VETERINARY ENTOMOLOGY FOR INDIA                  195

experienced in inducing many of the bred specimens to feed. It was found that
bright sunshine is essential, and that it is usually several days after hatching before
the first meal is taken ".

    Cross and Patel [1921] found that Tabanids preferred to bite surra-infected
animals rather than a healthy one and that buffaloes were the favourite hosts,
donkeys being the least preferred. They are of the opinion that Tabanids find
their hosts by means of sight and not by smell, and this view would seem to find
support in the observations made in South Africa where it is stated that several
species of Tabanids are attracted to dummy animals (Jl. Dept. Agric. Union S.
Africa,
VIII ; 1923).

    It seems possible that advantage of this habit may be taken by using decoy-
traps such as have recently been adopted in Africa for trapping Tsetse Flies. That
Tabanids are attracted by moving objects, even a railway train, is a common
observation when travelling in India and they may often be carried long distances
in this way.

    As regards the feeding habits of Tabanids in captivity, observations at Pusa
(vide Report of Entomological Section for 1915-16) showed that when bred females
of Tabanus nemocallosus, starved under humid conditions for 24 hours after emer-
gence, were allowed to bite under cover of test tubes the shaven and moistened
skin of a goat, they sucked blood within five minutes. Further they were capable
of resisting starvation for 5 days in humid surroundings, showing a marked
tendency to drink water, and if the habit of sucking sugary food was acquired, the
blood-sucking habit was resumed with reluctance.

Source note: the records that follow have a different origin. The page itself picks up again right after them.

$ cat src/rtl/rv32_mem_arb_pkg.sv
// Shared types for the RV32 instruction/data memory-bus arbiter.
package rv32_mem_arb_pkg;

  localparam int RV32_XLEN = 32;

  typedef enum logic [1:0] {
    IDLE,
    GRANT_INSTR,
    GRANT_DATA
  } rv32_mem_arb_state_t;

  typedef enum logic {
    INSTR,
    DATA
  } rv32_mem_arb_owner_t;

endpackage

$ cat src/rtl/rv32_mem_arb_watchdog.sv
// Bus-timeout watchdog: counts grant cycles without slave completion and
// flags expiry on the TIMEOUT_CYCLES-th such cycle. TIMEOUT_CYCLES=0 removes it.
module rv32_mem_arb_watchdog #(
  parameter int TIMEOUT_CYCLES = 255
) (
  input  logic clk,
  input  logic reset,
  input  logic active,
  input  logic ready,
  output logic expire
);

  generate
    if (TIMEOUT_CYCLES == 0) begin : g_off
      assign expire = 1'b0;
    end else begin : g_on
      localparam int CNT_W = $clog2(TIMEOUT_CYCLES + 1);
      localparam logic [CNT_W-1:0] LAST = CNT_W'(TIMEOUT_CYCLES - 1);

      logic [CNT_W-1:0] count;

      // A slave completion in the expiry cycle wins, so expire needs !ready.
      assign expire = active && !ready && (count == LAST);

      always_ff @(posedge clk or posedge reset) begin
        if (reset) begin
          count <= '0;
        end else if (!active || ready || expire) begin
          count <= '0;
        end else begin
          count <= count + 1'b1;
        end
      end
    end
  endgenerate

endmodule

$ cat src/rtl/rv32_mem_arbiter.sv
// Shares one memory bus between instruction fetch and the mem stage.
// Optional RV32_MEM_ARB_ROUND_ROBIN_EN alternates ownership on conflicts.
module rv32_mem_arbiter
  import rv32_mem_arb_pkg::*;
#(
  parameter int TIMEOUT_CYCLES = 255
) (
  input  logic                 clk,
  input  logic                 reset,
  input  logic                 instr_read_en_in,
  input  logic [RV32_XLEN-1:0] instr_address_in,
  output logic [RV32_XLEN-1:0] instr_read_value_out,
  output logic                 instr_ready_out,
  input  logic                 data_read_en_in,
  input  logic                 data_write_en_in,
  input  logic [RV32_XLEN-1:0] data_address_in,
  input  logic [3:0]           data_write_mask_in,
  input  logic [RV32_XLEN-1:0] data_write_value_in,
  output logic [RV32_XLEN-1:0] data_read_value_out,
  output logic                 data_ready_out,
  output logic [RV32_XLEN-1:0] bus_address_out,
  output logic                 bus_read_en_out,
  output logic                 bus_write_en_out,
  output logic [3:0]           bus_write_mask_out,
  output logic [RV32_XLEN-1:0] bus_write_value_out,
  input  logic [RV32_XLEN-1:0] bus_read_value_in,
  input  logic                 bus_ready_in,
  output logic                 bus_fault_out
);

  rv32_mem_arb_state_t state, state_next;

  logic data_req;
  logic grant_active;
  logic expire;
  logic done;
  logic prefer_data;
  logic data_is_write;

  assign data_req     = data_read_en_in | data_write_en_in;
  assign grant_active = (state != IDLE);
  assign done         = grant_active && (bus_ready_in || expire);

  rv32_mem_arb_watchdog #(
    .TIMEOUT_CYCLES(TIMEOUT_CYCLES)
  ) u_watchdog (
    .clk    (clk),
    .reset  (reset),
    .active (grant_active),
    .ready  (bus_ready_in),
    .expire (expire)
  );

`ifdef RV32_MEM_ARB_ROUND_ROBIN_EN
  rv32_mem_arb_owner_t last_owner;

  always_ff @(posedge clk or posedge reset) begin
    if (reset) begin
      last_owner <= INSTR;
    end else if (done) begin
      last_owner <= (state == GRANT_DATA) ? DATA : INSTR;
    end
  end

  assign prefer_data = (last_owner == INSTR);
`else
  assign prefer_data = 1'b1;
`endif

  always_ff @(posedge clk or posedge reset) begin
    if (reset) begin
      state <= IDLE;
    end else begin
      state <= state_next;
    end
  end

  // Access kind is latched at grant so the strobe holds even if the requester misbehaves.
  always_ff @(posedge clk) begin
    if (state_next == GRANT_DATA && state != GRANT_DATA) begin
      data_is_write <= data_write_en_in;
    end
  end

  always_comb begin
    state_next           = state;
    bus_address_out      = '0;
    bus_read_en_out      = 1'b0;
    bus_write_en_out     = 1'b0;
    bus_write_mask_out   = '0;
    bus_write_value_out  = '0;
    instr_ready_out      = 1'b0;
    instr_read_value_out = '0;
    data_ready_out       = 1'b0;
    data_read_value_out  = '0;
    bus_fault_out        = 1'b0;

    case (state)
      IDLE: begin
        if (data_req && (prefer_data || !instr_read_en_in)) begin
          state_next = GRANT_DATA;
        end else if (instr_read_en_in) begin
          state_next = GRANT_INSTR;
        end
      end

      GRANT_INSTR: begin
        bus_address_out = instr_address_in;
        bus_read_en_out = 1'b1;
        if (done) begin
          // A dropped request still consumes the grant; its result is discarded.
          instr_ready_out      = instr_read_en_in;
          instr_read_value_out = (instr_read_en_in && bus_ready_in) ? bus_read_value_in : '0;
          bus_fault_out        = !bus_ready_in;
          state_next           = data_req ? GRANT_DATA : IDLE;
        end
      end

      GRANT_DATA: begin
        bus_address_out     = data_address_in;
        bus_read_en_out     = !data_is_write;
        bus_write_en_out    = data_is_write;
        bus_write_mask_out  = data_write_mask_in;
        bus_write_value_out = data_write_value_in;
        if (done) begin
          data_ready_out      = data_req;
          data_read_value_out = (data_req && bus_ready_in) ? bus_read_value_in : '0;
          bus_fault_out       = !bus_ready_in;
          state_next          = instr_read_en_in ? GRANT_INSTR : IDLE;
        end
      end

      default: begin
        state_next = IDLE;
      end
    endcase
  end

endmodule

$ cat config.mk
export PLATFORM = sky130hd
export DESIGN_NAME = rv32_mem_arbiter
export DESIGN_NICKNAME = d
export VERILOG_FILES = /design/src/rtl/rv32_mem_arb_pkg.sv /design/src/rtl/rv32_mem_arb_watchdog.sv /design/src/rtl/rv32_mem_arbiter.sv
export SDC_FILE = /design/constraint.sdc
export NUM_CORES = 1
export LEC_CHECK = 0
export CELL_PAD_IN_SITES_DETAIL_PLACEMENT = 1
export CELL_PAD_IN_SITES_GLOBAL_PLACEMENT = 1
export CORE_ASPECT_RATIO = 0.5
export CORE_UTILIZATION = 12
export DETAILED_ROUTE_END_ITERATION = 10
export HOLD_SLACK_MARGIN = 0.03
export PLACE_DENSITY = 0.81
export SKIP_CTS_REPAIR_TIMING = 1
export SYNTH_ARGS = -nofsm -noshare
export SYNTH_HDL_FRONTEND = slang
export SYNTH_SLANG_ARGS = --single-unit
$ cat constraint.sdc
create_clock -name clk -period 2 [get_ports clk]
set_input_delay 0.2 -clock clk [delete_from_list [all_inputs] [get_ports clk]]
set_output_delay 0.2 -clock clk [all_outputs]
set_load 0.02 [all_outputs]
==> run_summary.xml <==
<?xml version="1.0" encoding="UTF-8"?>
<metrics>
  <group name="logic_synthesis">
    <metric name="synth-adder-area-share" unit="%">4.02</metric>
    <metric name="mappedNetlistNets" unit="">401</metric>
    <metric name="mappedNetlistArea" unit="µm²">1870</metric>
    <metric name="synth-edff-count" unit="">1</metric>
    <metric name="synth.area.mux_share" unit="%">1.14</metric>
    <metric name="syn-mean-instance-area" unit="µm²">7.26</metric>
    <metric name="synthArstFlopShare" unit="%">90.9</metric>
    <metric name="synth_cell_type_count" unit="">29</metric>
    <metric name="synthesized_area_fraction_occupied_by_and_or_nand_nor_cells" unit="%">53.2</metric>
    <metric name="syn_inst" unit="">257</metric>
    <metric name="post_synthesis_compound_gate_area_fraction" unit="%">18.4</metric>
    <metric name="synth_area_leader_cell" unit="">and2_1</metric>
    <metric name="post_synth_xor_area_fraction" unit="%">2.82</metric>
    <metric name="synth.ff_latch_count" unit="">11</metric>
    <metric name="synth-seq-area-share" unit="%">15.0</metric>
    <metric name="synth_top_flop_cell" unit="">dfrtp_1</metric>
    <metric name="yosys.area.top_type_share" unit="%">33.8</metric>
    <metric name="number_of_warnings_reported_in_the_yosys_synthesis_log" unit="">0</metric>
    <metric name="synth_top_family_by_area" unit="">simple AND/OR/NAND/NOR gates</metric>
    <metric name="ranking_of_synthesized_cells_by_area" unit="">and2_1, dfrtp_1, a22oi_1</metric>
  </group>
  <group name="setup_path">
    <metric name="crit_arrival" unit="ns">2.00</metric>
    <metric name="timing.critical_path.cells" unit="">inv_2, buf_6, ha_4, nand2b_4, a21boi_4, buf_6, mux2i_2, o2bb2ai_2, and3b_1</metric>
    <metric name="path_buf_inv" unit="">3</metric>
    <metric name="crit-reg2reg-capture" unit="">data_is_write</metric>
    <metric name="path_depth_of_the_worst_reg2reg_path" unit="">9</metric>
    <metric name="worst-r2r-setup-slack" unit="ns">-0.05</metric>
    <metric name="crit_type" unit="">flip-flop to flip-flop</metric>
    <metric name="critical_path_launch_point_type" unit="">flip-flop</metric>
    <metric name="worst_ep_required" unit="ns">1.95</metric>
    <metric name="cpPeakStageDelay" unit="ns">0.38</metric>
    <metric name="critical-path-slowest-cell" unit="">dfrtp_1</metric>
    <metric name="worst_setup_path_end_kind" unit="">flip-flop</metric>
    <metric name="crit_fanout" unit="">5</metric>
    <metric name="timing.critical_path.mode_cell" unit="">buf_6</metric>
    <metric name="worst_r2r_startpoint" unit="">state[1]</metric>
    <metric name="timing.critical_path.max_delay_family" unit="">flip-flops</metric>
  </group>
  <group name="timing">
    <metric name="worst_slew_margin_rel" unit="%">73.3</metric>
    <metric name="min_period_over_period" unit="%">103</metric>
    <metric name="grt_setup_unrepaired" unit="">true</metric>
    <metric name="maxClockFrequency" unit="MHz">488</metric>
    <metric name="slew_at_the_pin_with_the_worst_max_slew_slack" unit="ns">0.400</metric>
    <metric name="fin_worst_hold_slack" unit="ns">0.251</metric>
    <metric name="final-hold-violation-count" unit="">0</metric>
    <metric name="fin_ws" unit="ns">-0.0502</metric>
    <metric name="layout_min_cycle_time" unit="ns">2.05</metric>
    <metric name="finalSetupViolCount" unit="">16</metric>
    <metric name="final.setup.tns" unit="ns">-0.212</metric>
    <metric name="slew_viol_final" unit="">0</metric>
    <metric name="timing.clock.skew" unit="ns">0.00251</metric>
  </group>
  <group name="layout">
    <metric name="final_nets" unit="">699</metric>
    <metric name="ant_cells" unit="">0</metric>
    <metric name="layout.cells.most_common_list" unit="">clkdlybuf4s50_1, and2_1, dlymetal6s2s_1, buf_4, nor2b_1</metric>
    <metric name="post_route_cell_area" unit="µm²">5420</metric>
    <metric name="filler_cell_count" unit="">1709</metric>
    <metric name="layout.cells.non_filler" unit="">752</metric>
    <metric name="final_common_cell" unit="">clkdlybuf4s50_1</metric>
    <metric name="final_layout_size_suffix_gt1_share" unit="%">29.6</metric>
    <metric name="synthToLayoutAreaGrowth" unit="%">190</metric>
    <metric name="fin_util" unit="%">36.6</metric>
  </group>
  <group name="grt">
    <metric name="gr-usage-all-layers" unit="%">13.7</metric>
    <metric name="grt_antenna_before_repair" unit="">0</metric>
    <metric name="grt-ovfl-total" unit="">0</metric>
    <metric name="first_pass_grt_wire_length" unit="µm">17200</metric>
    <metric name="number_of_global_route_vias_before_repair" unit="">3160</metric>
    <metric name="grt_start_max_net_pins" unit="">34</metric>
  </group>
  <group name="routing">
    <metric name="detail_route.wirelength" unit="µm">12600</metric>
    <metric name="route.detailed.drc" unit="">0</metric>
    <metric name="post_drt_via_cell_ratio" unit="">3.92</metric>
    <metric name="ant_nets" unit="">0</metric>
    <metric name="first_pass_iters" unit="">4</metric>
    <metric name="avgRoutedWirePerCell" unit="µm">16.8</metric>
    <metric name="drt_iter0_markers" unit="">86</metric>
    <metric name="vias" unit="">2945</metric>
  </group>
  <group name="placement">
    <metric name="pre_cts_setup_slack" unit="ns">-0.207</metric>
    <metric name="place_inst" unit="">739</metric>
    <metric name="place.gp.congestion" unit="">0.774</metric>
    <metric name="portBuffers" unit="">274</metric>
    <metric name="placedInstanceArea" unit="µm²">5110</metric>
    <metric name="post-dp-hpwl" unit="µm">10000</metric>
  </group>
  <group name="cts">
    <metric name="cts_sinks" unit="">11</metric>
    <metric name="clock_tree.buffer_depth" unit="">2</metric>
    <metric name="clkSlewWorstSetupHoldPaths" unit="ns">0.04</metric>
    <metric name="clock_insertion_delay_worst_skew" unit="ns">0.24</metric>
    <metric name="cts_buffers" unit="">3</metric>
    <metric name="cts_tree" unit="">built</metric>
    <metric name="clock_tree.root_cell" unit="">clkbuf_16</metric>
    <metric name="cts-htree-levels" unit="">1</metric>
  </group>
  <group name="floorplan">
    <metric name="core.rowCount" unit="">31</metric>
    <metric name="die_extent_in_y" unit="µm">90.2</metric>
    <metric name="floorplan.core_area" unit="µm²">14800</metric>
    <metric name="initial_core_util" unit="%">12.6</metric>
    <metric name="die_area" unit="µm²">16100</metric>
    <metric name="die_width" unit="µm">178</metric>
    <metric name="io-pin-count" unit="">275</metric>
  </group>
  <group name="min_path">
    <metric name="hold_path.class" unit="">primary input to async pin</metric>
  </group>
  <group name="power_and_ir_drop">
    <metric name="finalPower" unit="mW">5.57</metric>
    <metric name="p_leak" unit="nW">3.10</metric>
    <metric name="ir_worst_vdd" unit="V">0.000458</metric>
    <metric name="power_per_standard_cell_area" unit="nW/µm²">1030</metric>
  </group>
  <group name="status">
    <metric name="violations_in_the_final_reports" unit="">setup timing</metric>
    <metric name="status" unit="">complete, but fails checks</metric>
  </group>
  <group name="job">
    <metric name="timing.max_cap.violations" unit="">0</metric>
  </group>
</metrics>
## worst reg2reg max path, cell delays in order (launching register included)
cell and delay, ns:
dfrtp_1 0.38, inv_2 0.08, buf_6 0.10, ha_4 0.13
nand2b_4 0.16, a21boi_4 0.22, buf_6 0.15, mux2i_2 0.23
o2bb2ai_2 0.14, and3b_1 0.18
## state kept, by name, summed over array words and instances (netlist names)
register	cells
data_is_write	1
state	2
u_watchdog.g_on.count	8
## per-layer routing
metal,GRT usage [%],routed length [µm],vias to the layer above
met5,0,0,-
met4,2.82,119,0
met3,2.28,685,8
met2,28.4,7110,80
met1,13.9,4730,1410
li1,-,-,1447
## synthesized netlist by cell type, types with 2 or more instances
| master | number |
|---|---|
| nor2b_1 | 35 |
| nand2b_1 | 2 |
| a22oi_1 | 32 |
| dfrtp_1 | 10 |
| o21ai_0 | 2 |
| nor2_1 | 14 |
| ha_1 | 6 |
| clkbuf_1 | 19 |
| nand3_1 | 3 |
| inv_1 | 4 |
| nand2_1 | 4 |
| o21a_1 | 2 |
| and2_1 | 101 |
| a32oi_1 | 2 |
| xnor2_1 | 3 |
| buf_2 | 3 |
| xor2_1 | 3 |
## logic make-up after synthesis
logic type               count (synthesis)
XOR/XNOR                                 6
AND/OR/NAND/NOR                        164
AO/OA/AOI/OAI                           42
multiplexers                             2
flip-flops                              11
buffers and inverters                   26
adder cells (fa/ha/maj)                  6
## cell type report
cell class	instances	area, µm²	share of cell area (%)
tap	198	248	4.57
multi-input combinational	220	1630	30.0
clock buffer	4	78.8	1.45
inverter	4	15.0	0.277
timing repair buffer	315	3170	58.5
sequential	11	280	5.17
## worst max path at each step
stage,depth (start not counted),endpoint,startpoint,slack (ns)
global route,9,data_is_write,state[1],-0.12
global placement,8,instr_read_value_out[23],state[1],-0.18
floorplan,7,data_is_write,state[1],0.12
finish,9,data_is_write,state[1],-0.05
detailed placement,7,instr_read_value_out[27],state[0],-0.21
CTS,7,instr_read_value_out[27],state[0],-0.47
## report_power, final
part           total (mW)  internal [mW]  switching, mW  leakage (nW)
registers           0.300          0.274         0.0261         0.145
logic                4.90           2.47           2.43          2.91
clock network       0.367          0.268         0.0987        0.0382
total                5.57           3.01           2.56          3.10
No activity file was read; power rests on OpenSTA's default activity.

Nieschulz [1927] in Java,
observed that T. rubidus and T. striatus could live for 70 days in captivity and that,
if opportunities were given, they sucked blood on an average rather oftener than
every second day.

    The actual mechanism of biting in the Tabanidæ has been discussed by Surcouf
and his account is briefly reproduced below. The part of the skin to be attacked
being first selected by feeling it with the proboscis, the labella are retracted, the
stylets are evaginated and enter into action in the following fashion: the mandibles
are rotated inwards under the action of the adductor muscles and the cutting blades
penetrate obliquely in the tissues, then they are brought back to their original
position by the abductors; their action is comparable to that of a section of a saw
worked by alternate movements. During this time the maxillæ are alternately
pushed forward and brought back in position by their corresponding muscles in.
two different directions and at each retreat the barbed blades cut through the
tissues. According to Nitzulescu [1926], the buccal armature of Tabanids more
closely resembles that of Phlebotomus (" Sand-flies ") than that of mosquitos.